6.5.6. Bacteriophage (Phage) Therapy
Bacteriophage (phage) therapy involves the use of viruses that specifically infect and lyse bacterial hosts, representing a promising alternative for combating MDR pathogens. Often described as “bacteria eaters,” phages offer several distinct advantages over conventional antibiotics, including high host specificity, natural self-replication at the infection site, low inherent toxicity, minimal environmental impact, and the absence of cross-resistance with antibiotics. Their diversity and relative ease of isolation contribute to their therapeutic potential.
Clinically, phage therapy has demonstrated notable efficacy in treating localized and topical infections where conventional antibiotics have failed. Promisingly, combination strategies employing both phages and antibiotics have shown synergistic effects, particularly in eradicating challenging multidrug-resistant biofilms [369].
Engineered lysins and bacteriophage therapy: Modified lysins with enhanced therapeutic profiles and carefully selected bacteriophages offer highly targeted and potent alternatives to conventional antibiotics. These biological agents show significant promise against multidrug-resistant bacteria, including specific resistant strains [370,371]. The high specificity of phages can restrict their broad applicability. Additionally, bacteria may evolve resistance to phage infection. The clinical translation also faces complex regulatory and manufacturing hurdles.
6.5.7. Immunotherapy
Immunotherapy encompasses therapeutic strategies designed to enhance, modulate, or harness the body’s immune system to combat infections more effectively (e.g., immunotherapy, procurement of lymphoid tissue stem cells). By leveraging the inherent specificity and adaptability of the immune response, these strategies offer a promising avenue for addressing antibiotic-resistant infections, potentially overcoming key limitations of traditional antibiotics. These include the risk of triggering autoimmune reactions, variability in patient responses, and the typically lengthy and complex development and regulatory pathways.
6.5.8. Antivirulence Therapy
Antivirulence therapy represents a novel therapeutic approach that focuses on suppressing or eradicating the virulence factors secreted by a pathogen, rather than directly killing the bacterium itself. The primary intention is to disarm the pathogen and mitigate infection severity while reducing the selective pressure that drives the development of traditional antimicrobial resistance. However, this strategy presents certain challenges. It may not achieve complete pathogen eradication, necessitating a precise and thorough understanding of intricate virulence mechanisms. Additionally, there remains the potential for pathogens to evolve compensatory virulence pathways. Another innovative method combines antibacterial sonodynamic therapy with antivirulence immunotherapy by using engineered nanovesicles to capture bacterial toxins and generate reactive oxygen species upon ultrasound activation [372].

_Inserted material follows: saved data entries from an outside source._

File: src/rtl/dispatch_ready_stage.sv
module dispatch_ready_stage (
    input  logic                    clk,
    input  logic                    arst_n,
    input  logic                    flush,
    input  logic                    recover_snapshot,
    input  busy_pkg::disp_bundle_t  dispatch,
    input  logic                    busy [4],
    output busy_pkg::prf_num_t      rd_num [4],
    output logic                    set_valid [2],
    output busy_pkg::prf_num_t      set_num [2],
    output busy_pkg::issue_bundle_t issue
);
    import busy_pkg::*;

    logic          kill;
    logic          older_writes;
    issue_bundle_t issue_d;
    issue_bundle_t payload_q;
    logic [1:0]    valid_q;

    // A flush or recover squashes whatever is dispatched in that cycle
    assign kill = flush | recover_snapshot;

    // Slot 0 can only create a dependence when it writes a real register
    assign older_writes = dispatch[0].valid && (dispatch[0].dest != '0);

    assign rd_num[0] = dispatch[0].src0;
    assign rd_num[1] = dispatch[0].src1;
    assign rd_num[2] = dispatch[1].src0;
    assign rd_num[3] = dispatch[1].src1;

    always_comb begin
        for (int i = 0; i < 2; i++) begin
            set_valid[i] = dispatch[i].valid && (dispatch[i].dest != '0) && !kill;
            set_num[i]   = dispatch[i].dest;
        end
    end

    always_comb begin
        for (int i = 0; i < 2; i++) begin
            issue_d[i].valid      = dispatch[i].valid && !kill;
            issue_d[i].dest       = dispatch[i].dest;
            issue_d[i].src0       = dispatch[i].src0;
            issue_d[i].src1       = dispatch[i].src1;
            issue_d[i].src0_ready = (dispatch[i].src0 == '0) || !busy[2*i];
            issue_d[i].src1_ready = (dispatch[i].src1 == '0) || !busy[2*i+1];
        end

        // The set from slot 0 is not yet in the table, so the
        // intra-bundle dependence is resolved here
        if (older_writes && (dispatch[0].dest == dispatch[1].src0)) begin
            issue_d[1].src0_ready = 1'b0;
        end
        if (older_writes && (dispatch[0].dest == dispatch[1].src1)) begin
            issue_d[1].src1_ready = 1'b0;
        end
    end

    always_ff @(posedge clk or negedge arst_n) begin
        if (!arst_n) begin
            valid_q <= '0;
        end else begin
            valid_q <= {issue_d[1].valid, issue_d[0].valid};
        end
    end

    always_ff @(posedge clk) begin
        payload_q <= issue_d;
    end

    always_comb begin
        issue = payload_q;
        for (int i = 0; i < 2; i++) begin
            issue[i].valid = valid_q[i];
        end
    end

endmodule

6.5.9. Probiotic and Prebiotic Supplementation
This strategy involves modulating the host microbiome to enhance its ability to manage and prevent pathogen colonization, thereby competitively excluding potential invaders. This strategy shows particular promise in managing infections caused by Proteus mirabilis. Specific strains of Lactobacillus, particularly Lactobacillus gasseri (L. gasseri), have demonstrated the ability to help prevent P. mirabilis-induced urinary stones. The primary mechanism involves the production of lactic acid, which directly inhibits the growth of P. mirabilis and critically blocks its urease enzyme activity. Lactic acid competes with urea for binding to urease, thereby reducing the production of ammonia and subsequent crystallization. This results in diminished biofilm formation and fewer urinary stones [373]. The efficacy of this approach can be constrained by its strain-specific nature, variable colonization success in the host, and potentially limited impact against severe, established infections.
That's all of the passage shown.